Currently the system supports up to 45 kgF of probe force. As probe counts and the resultant probe force increase, they are developing a next generation system to support higher forces. Currently, direct dock probe cards are problematic due to their extreme size of the printed circuit boards (PCB).
John Strom (Rudolph Technologies), “Approaches for Reducing the Cost of High Pin Count Probe Card Test”:
Probe cards with a large number of probes require a large force to place the wafer in contact with the probes. The force required is a function of the number of probes since each probe acts as an independent spring. With today’s high force probe cards (some requiring upwards of 450 kgF), probe cards, wafer prober, and tester must be structurally stiff to avoid deflection. It is very expensive for a probe card analyzer (PCA) to apply a large force with the required stiffness to fully emulate a wafer sort cell for these high force cards. Over the past several years, there have been many papers on the challenges of high force probe cards at SWTW. At the same time probe card interfaces (“motherboards”) for PCAs are becoming even more expensive due to the increasing complexity and difficult requirements. (The number of different motherboards and the low utilization are significant contributors to the high non-recurring engineering costs faced by probe card manufacturers, as discussed in my SWTW 2011 presentation.)
Rudolph performed a study of the change in probe Z position as the probe card is deflected from the loading of the probes. Of greatest interest is the path traveled by each probe, i.e. the probe starting and ending positions and the scrub length. Since each probe has a slightly different height (planarity), each will contact the wafer at a different time as the wafer is pushed upwards. This variation in probe height also changes the force applied to each probe since force is a function of the compression or overdrive on the individual probe determined by the displacement of the tip from it’s initial position.
A typical measurement of a probe card is first to last touch planarity from where the first probe makes electrical contact to the point at which the last probe makes contact with the wafer. If it is not possible for the PCA to properly emulate the test cell (tester & wafer probe) with the same mechanical stiffness (spring rate) the result will not be accurate due to the difference in programmed versus actual over drive. Not only has emulation been difficult to achieve, there is often variations between identical test cells which creates variation in the actual usage of the probe card difficult to simulate on the PCA.

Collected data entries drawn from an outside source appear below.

File: src/sv/edf_pkg.sv
// ----------------------------------------------------------------------------
// edf_pkg
// Shared types, codes and constants for the EDF task scheduler.
// ----------------------------------------------------------------------------
package edf_pkg;

    localparam int NUM_TASKS_DEF = 16;
    localparam int DEFAULT_DEADLINE = 5;
    localparam int CNT_W = 5;
    localparam int CNT_MAX = 31;

    typedef enum logic [2:0] {
        OP_SCHEDULE = 3'd0,
        OP_CREATE   = 3'd1,
        OP_SET_DL   = 3'd2,
        OP_SLEEP    = 3'd3,
        OP_PERIOD   = 3'd4,
        OP_YIELD    = 3'd5,
        OP_EXIT     = 3'd6
    } op_t;

    typedef enum logic [1:0] {
        ST_DORMANT  = 2'd0,
        ST_READY    = 2'd1,
        ST_RUNNING  = 2'd2,
        ST_SLEEPING = 2'd3
    } task_state_t;

    typedef struct packed {
        logic [2:0]  operation;
        logic [3:0]  task_id;
        logic [15:0] value;
    } cmd_item_t;

    typedef struct packed {
        logic       status;
        logic [3:0] assigned_task;
        logic [4:0] current_task;
        logic       switch_request;
    } res_item_t;

    typedef struct packed {
        task_state_t        state;
        logic signed [16:0] deadline;
        logic [15:0]        period;
        logic signed [16:0] sleep;
    } entry_t;

    function automatic entry_t reset_entry(input logic is_idle);
        entry_t e;
        e.state    = is_idle ? ST_READY : ST_DORMANT;
        e.deadline = 17'(DEFAULT_DEADLINE);
        e.period   = 16'(DEFAULT_DEADLINE);
        e.sleep    = '0;
        return e;
    endfunction

endpackage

It was shown that the unloaded planarity (probe height without placing a load on the probes) actually correlates to scrub uniformity and probe force uniformity. While the loaded planarity does not correlate to probe performance, unloaded planarity measurements are more important than loaded planarity. In order to determine the actual probe travel (direction and length of travel as a function of over drive), Rudolph’s latest Vx4 PCA has the ability to over drive a small section of the probe head at low force to measure the movement of individual probes.
Therefore a paradigm shift between fully emulating test cell to determining what really should be measured is required. This will reduce complexity and cost of PCAs. It will also allow scalability for the future including larger wafers such as the 450 mm standard under development.